▸ **Task goal**:
Where the records below reach the line containing "little over 80", start transcribing, and end with the line containing "around 5.9 ns", exactly and with nothing else added.

▸ **Data to process**:
* * *

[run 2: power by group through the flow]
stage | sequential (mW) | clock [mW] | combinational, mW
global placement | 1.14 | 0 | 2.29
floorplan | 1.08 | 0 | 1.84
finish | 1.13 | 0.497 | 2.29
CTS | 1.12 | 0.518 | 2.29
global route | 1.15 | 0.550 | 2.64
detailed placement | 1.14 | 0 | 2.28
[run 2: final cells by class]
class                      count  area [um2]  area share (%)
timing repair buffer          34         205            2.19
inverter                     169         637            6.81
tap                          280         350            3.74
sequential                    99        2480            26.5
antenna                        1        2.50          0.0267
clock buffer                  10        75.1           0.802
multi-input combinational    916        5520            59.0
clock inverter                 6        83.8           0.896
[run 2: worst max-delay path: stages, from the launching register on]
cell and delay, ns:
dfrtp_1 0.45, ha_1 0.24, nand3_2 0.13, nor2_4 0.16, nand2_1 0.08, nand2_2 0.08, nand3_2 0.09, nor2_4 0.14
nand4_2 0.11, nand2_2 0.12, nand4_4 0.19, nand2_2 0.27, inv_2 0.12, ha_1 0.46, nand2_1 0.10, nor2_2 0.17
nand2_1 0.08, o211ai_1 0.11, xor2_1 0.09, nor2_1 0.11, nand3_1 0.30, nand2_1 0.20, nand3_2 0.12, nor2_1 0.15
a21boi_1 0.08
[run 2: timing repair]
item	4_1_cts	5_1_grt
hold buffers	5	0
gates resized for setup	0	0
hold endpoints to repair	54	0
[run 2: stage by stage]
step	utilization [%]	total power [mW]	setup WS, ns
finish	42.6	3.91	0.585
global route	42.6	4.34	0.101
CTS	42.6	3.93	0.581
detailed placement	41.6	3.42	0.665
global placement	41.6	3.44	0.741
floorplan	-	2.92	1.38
### config.mk
export PLATFORM = sky130hd
export DESIGN_NAME = regdump_streamer
export DESIGN_NICKNAME = d
export VERILOG_FILES = /design/src/rtl/regdump_streamer.sv
export SDC_FILE = /design/constraint.sdc
export NUM_CORES = 1
export LEC_CHECK = 0
export CORE_AREA = 4 4 426 428
export CTS_BUF_LIST = sky130_fd_sc_hd__clkbuf_8 sky130_fd_sc_hd__clkbuf_16
export DETAILED_ROUTE_END_ITERATION = 10
export DIE_AREA = 0 0 430 432
export GPL_TIMING_DRIVEN = 0
export HOLD_SLACK_MARGIN = 0.02
export PLACE_DENSITY = 0.56
export SYNTH_ARGS = -nofsm -noshare
export SYNTH_HDL_FRONTEND = slang
export SYNTH_SLANG_ARGS = --single-unit
### constraint.sdc
create_clock -name XCLK -period 29.4 [get_ports XCLK]
set_input_delay 5.88 -clock XCLK [delete_from_list [all_inputs] [get_ports XCLK]]
set_output_delay 5.88 -clock XCLK [all_outputs]
set_load 0.02 [all_outputs]
**config.mk**
```make
export PLATFORM = sky130hd
export DESIGN_NAME = fw_sweeper
export DESIGN_NICKNAME = d
export VERILOG_FILES = /design/src/rtl/fw_sweeper.sv
export SDC_FILE = /design/constraint.sdc
export NUM_CORES = 1
export LEC_CHECK = 0
export BUFFER_PORTS_ARGS = -buffer_cell sky130_fd_sc_hd__buf_2
export CAP_MARGIN = 20
export CORE_ASPECT_RATIO = 0.5
export CORE_MARGIN = 4
export CORE_UTILIZATION = 39
export DETAILED_ROUTE_END_ITERATION = 10
export PLACE_DENSITY = 0.54
export SLEW_MARGIN = 20
export SYNTH_ARGS = -nofsm -noshare
export SYNTH_HDL_FRONTEND = slang
export SYNTH_SLANG_ARGS = --single-unit
export TNS_END_PERCENT = 5
```
**constraint.sdc**
```tcl
create_clock -name clk -period 11.3 [get_ports clk]
set_input_delay 0.565 -clock clk [delete_from_list [all_inputs] [get_ports clk]]
set_output_delay 0.565 -clock clk [all_outputs]
set_load 0.01 [all_outputs]
```
**src/rtl/fw_sweeper.sv**
```systemverilog
// fw_sweeper: programmable frequency-word sweep generator feeding ddfs.fw.
// Supports single up/down sweeps and continuous triangle/sawtooth chirps,
// with a per-word dwell time and output clamped to [fw_min, fw_max].
module fw_sweeper #(
   parameter int N = 8,
   parameter int D = 16
) (
   input  logic         clk,
   input  logic         rst_n,
   input  logic         start,
   input  logic         stop,
   input  logic [1:0]   mode,
   input  logic [N-1:0] fw_min,
   input  logic [N-1:0] fw_max,
   input  logic [N-1:0] fw_step,
   input  logic [D-1:0] dwell,
   output logic [N-1:0] fw,
   output logic         fw_upd,
   output logic         busy,
   output logic         done,
   output logic         err
);

   typedef enum logic [1:0] {
      S_IDLE     = 2'd0,
      S_RUN_UP   = 2'd1,
      S_RUN_DOWN = 2'd2,
      S_DONE     = 2'd3
   } state_t;

   localparam logic [1:0] M_SINGLE_UP = 2'd0;
   localparam logic [1:0] M_SINGLE_DN = 2'd1;
   localparam logic [1:0] M_TRIANGLE  = 2'd2;
   localparam logic [1:0] M_SAWTOOTH  = 2'd3;

   state_t       r_state, w_state_nxt;
   logic [N-1:0] r_fw, w_fw;
   logic         r_fw_upd, w_fw_upd;
   logic         r_done, w_done;
   logic         r_err, w_err;
   logic [D-1:0] r_cnt, w_cnt;
   logic [1:0]   r_mode, w_mode;
   logic [N-1:0] r_min, w_min;
   logic [N-1:0] r_max, w_max;
   logic [N-1:0] r_step, w_step;
   logic [D-1:0] r_dwell, w_dwell;
   logic         w_start_ok;

   // Up step in N+1 bits so a carry out of N bits saturates to hi instead of wrapping.
   function automatic logic [N-1:0] f_up_sat(input logic [N-1:0] a,
                                             input logic [N-1:0] step,
                                             input logic [N-1:0] hi);
      logic [N:0] s;
      s = {1'b0, a} + {1'b0, step};
      if (s > {1'b0, hi}) return hi;
      else                return s[N-1:0];
   endfunction

   // Down step in N+1 bits; a borrow (MSB set) or a result below lo clamps to lo.
   function automatic logic [N-1:0] f_dn_sat(input logic [N-1:0] a,
                                             input logic [N-1:0] step,
                                             input logic [N-1:0] lo);
      logic [N:0] d;
      d = {1'b0, a} - {1'b0, step};
      if (d[N] || (d[N-1:0] < lo)) return lo;
      else                         return d[N-1:0];
   endfunction

   // Stop has priority: a start arriving together with stop is dropped.
   assign w_start_ok = start && !stop && ((r_state == S_IDLE) || (r_state == S_DONE));

   // State and datapath registers, all cleared asynchronously.
   always_ff @(posedge clk or negedge rst_n) begin
      if (!rst_n) begin
         r_state  <= S_IDLE;
         r_fw     <= '0;
         r_fw_upd <= 1'b0;
         r_done   <= 1'b0;
         r_err    <= 1'b0;
         r_cnt    <= '0;
         r_mode   <= '0;
         r_min    <= '0;
         r_max    <= '0;
         r_step   <= '0;
         r_dwell  <= '0;
      end else begin
         r_state  <= w_state_nxt;
         r_fw     <= w_fw;
         r_fw_upd <= w_fw_upd;
         r_done   <= w_done;
         r_err    <= w_err;
         r_cnt    <= w_cnt;
         r_mode   <= w_mode;
         r_min    <= w_min;
         r_max    <= w_max;
         r_step   <= w_step;
         r_dwell  <= w_dwell;
      end
   end

   // Next-state, next-word and pulse generation.
   always_comb begin
      w_state_nxt = r_state;
      w_fw        = r_fw;
      w_fw_upd    = 1'b0;
      w_done      = 1'b0;
      w_err       = r_err;
      w_cnt       = r_cnt;
      w_mode      = r_mode;
      w_min       = r_min;
      w_max       = r_max;
      w_step      = r_step;
      w_dwell     = r_dwell;

      case (r_state)
         S_IDLE, S_DONE: begin
            if (w_start_ok) begin
               w_mode  = mode;
               w_min   = fw_min;
               w_max   = fw_max;
               w_step  = fw_step;
               w_dwell = dwell;
               if ((fw_min > fw_max) || (fw_step == '0)) begin
                  // Bad config: report and park in DONE without touching fw.
                  w_state_nxt = S_DONE;
                  w_err       = 1'b1;
                  w_done      = 1'b1;
               end else begin
                  w_err    = 1'b0;
                  w_cnt    = dwell;
                  w_fw_upd = 1'b1;
                  if (mode == M_SINGLE_DN) begin
                     w_fw        = fw_max;
                     w_state_nxt = S_RUN_DOWN;
                  end else begin
                     w_fw        = fw_min;
                     w_state_nxt = S_RUN_UP;
                  end
               end
            end
         end

         S_RUN_UP: begin
            if (stop) begin
               w_state_nxt = S_IDLE;
            end else if (r_cnt != '0) begin
               w_cnt = r_cnt - 1'b1;
            end else begin
               w_cnt = r_dwell;
               if (r_fw == r_max) begin
                  case (r_mode)
                     M_TRIANGLE: begin
                        // Turn around and take the first down step in the same cycle.
                        w_state_nxt = S_RUN_DOWN;
                        w_fw        = f_dn_sat(r_fw, r_step, r_min);
                     end
                     M_SAWTOOTH: begin
                        w_fw = r_min;
                     end
                     default: begin
                        w_state_nxt = S_DONE;
                        w_done      = 1'b1;
                     end
                  endcase
               end else begin
                  w_fw = f_up_sat(r_fw, r_step, r_max);
               end
               w_fw_upd = (w_fw != r_fw);
            end
         end

         S_RUN_DOWN: begin
            if (stop) begin
               w_state_nxt = S_IDLE;
            end else if (r_cnt != '0) begin
               w_cnt = r_cnt - 1'b1;
            end else begin
               w_cnt = r_dwell;
               if (r_fw == r_min) begin
                  if (r_mode == M_TRIANGLE) begin
                     w_state_nxt = S_RUN_UP;
                     w_fw        = f_up_sat(r_fw, r_step, r_max);
                  end else begin
                     w_state_nxt = S_DONE;
                     w_done      = 1'b1;
                  end
               end else begin
                  w_fw = f_dn_sat(r_fw, r_step, r_min);
               end
               w_fw_upd = (w_fw != r_fw);
            end
         end

         default: begin
            w_state_nxt = S_IDLE;
         end
      endcase
   end

   assign fw     = r_fw;
   assign fw_upd = r_fw_upd;
   assign busy   = (r_state == S_RUN_UP) || (r_state == S_RUN_DOWN);
   assign done   = r_done;
   assign err    = r_err;

   // Single-up mode constant is named for readability of the mode decode.
   logic w_unused_mode_const;
   assign w_unused_mode_const = (M_SINGLE_UP == 2'd0);

endmodule
```
---- After elaboration in Yosys (flattened, before gate mapping) ----
Index checks and enable logic that the tools add are counted.
cells by class
  add/subtract/negate cells ............... 3
  magnitude comparators ................... 3
  eq/ne operators ......................... 22
  mux-type cells .......................... 55
  reductions and logical operators ........ 17
operator list
  cell                                                 number
  2-to-1 mux 8 bit                                     18
  2-to-1 mux 16 bit                                    4
  one-hot mux 16 bit (2 select lines)                  1
  one-hot mux 8 bit (3 select lines)                   1
  2-to-1 mux 2 bit                                     10
  == test 8 bit                                        2
  2-to-1 mux 1 bit                                     16
  != test 8 bit                                        2
  one-hot mux 8 bit (2 select lines)                   1
  nonzero test 16 bit                                  1
  subtractor 16 x 1 -> 16 bit (second input constant)  1
  != test 3 bit (second input constant)                5
  != test 2 bit (second input constant)                7
  AND reduction 6 bit                                  2
  adder 8 x 8 -> 9 bit                                 1
  > comparator 9 x 8 -> 1 bit                          1
  subtractor 8 x 8 -> 9 bit                            1
  == test 2 bit (second input constant)                4
  > comparator 8 bit                                   1
  zero test 8 bit                                      1
  < comparator 8 bit                                   1
  one-hot mux 1 bit (3 select lines)                   2
  one-hot mux 2 bit (3 select lines)                   1
  OR reduction 2 bit                                   3
  other kinds (8)                                      13
word-level totals
  flip-flop bits (word level) ............. 71
  input port bits ......................... 46
  output and inout bits ................... 12
  logic and storage cells ................. 111

---- Depth between registers and ports, before layout ----
  depth after elaboration ................. 13
  depth in mapped cells ................... 21
  depth with buffers taken out ............ 19

---- Worst setup path after synthesis ----
No wires, ideal clock.
  path type ............................... register -> register
  from .................................... register r_fw[1] (netlist: fw[1])
  to ...................................... register r_fw_upd (netlist: fw_upd)
  library setup time ...................... 120 ps
  arrival ................................. 4,628 ps
  data required time ...................... 11,180 ps
  path slack .............................. 6,553 ps
  cell stages (with the launch flop) ...... 19
  clock period less this slack ............ 4,747 ps
  cell sequence ........................... dfrtp_1 clkbuf_1 inv_1 fa_1 nor3_1 o31ai_1 nand2_1 xnor2_1 ha_1 nand4_2 or3_4 a32o_2 nand3_1 o21ai_2 a222oi_1 nand2_1 o31a_1 or4_1 a31o_1
between the ends
  cells in the longest elaborated chain, start to end .. 13
  elaborated cells between the ends (all ways) .. 26
  classes of those cells .................. 2 x add/sub; 2 x order compare; 4 x eq/ne; 17 x mux; 1 x reduce/logical
RTL lines
  element                               line  source
  start: declaration                    37    logic [N-1:0] r_fw, w_fw;
  start signal: assignment              88    r_fw <= w_fw;
  subtractor 8 x 8 -> 9 bit             64    d = {1'b0, a} - {1'b0, step};
  < comparator 8 bit                    65    if (d[N] || (d[N-1:0] < lo)) return lo;
  logical OR 1 bit                      65
  2-to-1 mux 8 bit                      65
  one-hot mux 8 bit (2 select lines)    151   case (r_mode)
  2-to-1 mux 8 bit                      150   if (r_fw == r_max) begin
  2-to-1 mux 8 bit                      146   end else if (r_cnt != '0) begin
  2-to-1 mux 8 bit                      144   if (stop) begin
  2-to-1 mux 8 bit                      115   case (r_state)
  != test 8 bit                         168   w_fw_upd = (w_fw != r_fw);
  2-to-1 mux 1 bit                      146
  2-to-1 mux 1 bit                      144
  one-hot mux 1 bit (3 select lines) *  115
  via w_fw_upd                          38    logic r_fw_upd, w_fw_upd;
  end signal: assignment                89    r_fw_upd <= w_fw_upd;
  end: declaration                      38
The timed path passes the listed nets; every way through them passes the cells marked *. The select of a mux whose other input is x is not followed.
A chain may end at the register's enable or synchronous reset.

---- Worst setup path in the final report ----
Ends and elaborated chain as after synthesis.

==> results.md <==
* RSZ-0062 raised after global routing: false
* Post-cts gate resize count at 0
* TritonCTS clock tree: done
* Die Area at 0.0181 mm^2
* CTS Buf Count at 9
* Via-per-instance ratio at roughly 5.7
* WP data required at 11.54 ns
* Async set or reset register ratio after synthesis at 100%
* Setup TNS at 0 ns
* Post-route ant nets at 0
* Worst r2r path cells at 17
* Synth area leader: dfrtp_1
* Root Buffer: clkbuf_16
* Final nets at approximately 920
* Mean Syn Cell Area at approximately 7.7 um^2
* Die height at roughly 97 um
* Crit-path max FO at 15
* Fin Clk Skew at 0.0122 ns
* Hold Path Class: in2async
* Syn_nets at 890
* Largest net degree at the start of global routing at 56
* Layout area overhead at 11.6%
* Clk Latency, worst-skew pair at between 0.3 and 0.4 ns
* Top-Level Pins at 58
* Max Clk Rate at between 0.15 and 0.2 GHz
* First-pass GRT wire length at about 33000 um
* Row Count at 32
* Top FF cell, synth: dfrtp_1
* Crit path launch type: register
* Worst Setup SP: fw[1]
* Top cell type's share of synthesized area at between 20 and 30%
* Number of global-route vias before repair at roughly 5.7k
* Max-slew headroom at about a third
* Number of remaining DRC errors at 0
* Clock Sinks at 71
* Final hold violation count at 0
* Final worst setup slack at about 6 ns
* Max cap viols at 0
* Xor/xnor share of the synthesized area at roughly 6.2%
* Syn Inst Count at 800
* Seq/Total Area, Yosys at between 20 and 30%
* YS warnings at 0
* Final Critical Period at between 5 and 6 ns
* Compound-Gate Fraction of Synth Area at between 20% and 30%
* Maximum clock insertion buffer count at 2
* Routability congestion estimate from global placement at 0.948
* Worst Tran Pin Value at between 1 and 1.5 ns
* Clock transition at path regs at approximately 0.06 ns
* Area share of fa/ha/maj cells after synthesis at 9.14%
* WP data arrival at between 5 and 6 ns
* Yosys cell types at a little over 80
* Simple-Gate Fraction of Synth Area at about a fifth
* Kind of critical path: reg2reg
* PortBufs at 57
* Post-CTS Repair Setup Buffers at 0
* Initial antenna violation count at 2
* Tcrit/Tclk final at about half
* Run status: finished, final reports clean
* Max Slew Vio Count at 0
* Width of the chip at between 150 and 200 um
* Hpwl dp at around 16000 um
* Core Area at ~0.015 mm^2
* Number of DRC markers in iteration 0 at 340
* Crit. End Element: register
* DP Worst Slack at around 5.9 ns
* Tot GR Track Use at a little under a quarter
* DR vias at roughly 6.0k
* Synth Cell Area at just over 0.006 mm^2
* Critical R2R Launch: fw[1]
* Post-synthesis mux area share at under 10%
* R2R Setup Slk at 5.83 ns
* Drt total wl at approximately 21000 um
* H-Tree Depth at 3
* Setup violators final at 0
* Proportion of layout cells with a drive suffix above 1 at roughly an eighth
* Wirelength per Cell at approximately 20 um
* Register bit total from synthesis at 71
* First-pass detailed-route iteration total at 5
* Initial Util at about two fifths
* Hold Buf Count CTS at 0
* Synth area leaders: dfrtp_1, nand2_1, ha_1, o21ai_0, xnor2_1
* Total congestion overflow at 0
* Post-synth EDFFs at 0
* Largest family of logic cells by synthesized area: compound AO/OA/AOI/OAI gates
==> Yosys cell counts (all sizes together) (9+ instances only) <==
| master | n |
|---|---|
| nand2 | 145 |
| a21o | 10 |
| o211ai | 9 |
| nand3 | 12 |
| a31oi | 11 |
| mux2i | 13 |
| nor2 | 62 |
| inv | 53 |
| a21oi | 60 |
| nor3 | 22 |
| xor2 | 10 |
| dfrtp | 71 |
| buf | 19 |
| xnor2 | 34 |
| a211oi | 14 |
| ha | 42 |
| clkbuf | 30 |
| o21ai | 70 |
==> per-stage QoR <==
step	utilization, %	std cells	instance area, um^2	hold WS [ns]
3_5_place_dp	42.5	1021	6570	0.461
2_1_floorplan	-	800	6190	0.269
5_1_grt	44.7	1038	6910	0.0906
3_3_place_gp	42.5	1021	6570	0.454
4_1_cts	44.7	1037	6900	0.0844
6_report	44.7	1038	6910	0.0870
==> final cells by class <==
class | count | area [um^2]
antenna | 1 | 2.50
clock buffer | 12 | 256
clock inverter | 4 | 77.6
fill | 1617 | 8550
inverter | 53 | 199
multi-input combinational | 627 | 3980
sequential | 71 | 1780
tap | 204 | 255
timing repair buffer | 66 | 355
==> layer usage <==
| metal | up-vias | part of all wire [%] | GRT usage, % |
|---|---|---|---|
| met3 | 37 | 6.9 | 6.10 |
| li1 | 2875 | - | - |
| met5 | - | 0.033 | 0 |
| met2 | 189 | 42 | 34.3 |
| met4 | 2 | 2.5 | 7.05 |
| met1 | 2862 | 49 | 35.1 |
==> path summary, 6_finish.rpt <==
path                              endpoint
worst min register to register  r_dwell[4]
worst max-delay path                fw_upd
max in group asynchronous       r_dwell[6]
min in group clk                r_dwell[7]
worst max register to register      fw_upd
worst min-delay path             r_step[4]
==> layout by cell type (no fill, tap or decap), types with 10 or more instances in the layout <==
master	netlist	final
nand3_1	12	12
ha_1	42	42
dfrtp_1	71	71
nor3_1	20	20
buf_4	7	10
nand2_1	145	145
nor2_1	61	60
a211oi_1	14	14
xor2_1	10	10
a21oi_1	58	58
inv_1	53	53
xnor2_1	34	34
mux2i_1	13	13
o21ai_0	67	67
a31oi_1	11	11
buf_2	8	56
==> logic make-up after synthesis <==
group	count (synthesis)
flops	71
fa+ha+maj	44
xor+xnor	44
mux	16
simple gates	285
buf+inv	102
compound gates	238
==> worst max-delay path: stages, from the launching register on <==
cell and delay (ns):
dfrtp_1 0.67, inv_1 0.25, fa_1 0.50, nor3_1 0.23
o31ai_1 0.14, nand2_1 0.25, xnor2_1 0.12, ha_1 0.34
nand4_2 0.14, o32ai_1 0.40, a32oi_2 0.17, a21oi_4 0.42
a21oi_1 0.24, a222oi_1 0.34, nand2_1 0.12, o31a_1 0.31
or4_1 0.47, a31o_1 0.23
==> sequential cells by signal, indices dropped and copies added (netlist names), 2 cells and up <==
signal,count
fw,8
r_cnt,16
r_mode,2
r_min,8
r_max,8
r_step,8
r_dwell,16
r_state,2
Power is left out: the tool's default activity adds up to more than one toggle a clock period on the data nets, which glitch-free logic cannot reach.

* * *

▸ **Answer to the exercise**:
* Yosys cell types at a little over 80
* Simple-Gate Fraction of Synth Area at about a fifth
* Kind of critical path: reg2reg
* PortBufs at 57
* Post-CTS Repair Setup Buffers at 0
* Initial antenna violation count at 2
* Tcrit/Tclk final at about half
* Run status: finished, final reports clean
* Max Slew Vio Count at 0
* Width of the chip at between 150 and 200 um
* Hpwl dp at around 16000 um
* Core Area at ~0.015 mm^2
* Number of DRC markers in iteration 0 at 340
* Crit. End Element: register
* DP Worst Slack at around 5.9 ns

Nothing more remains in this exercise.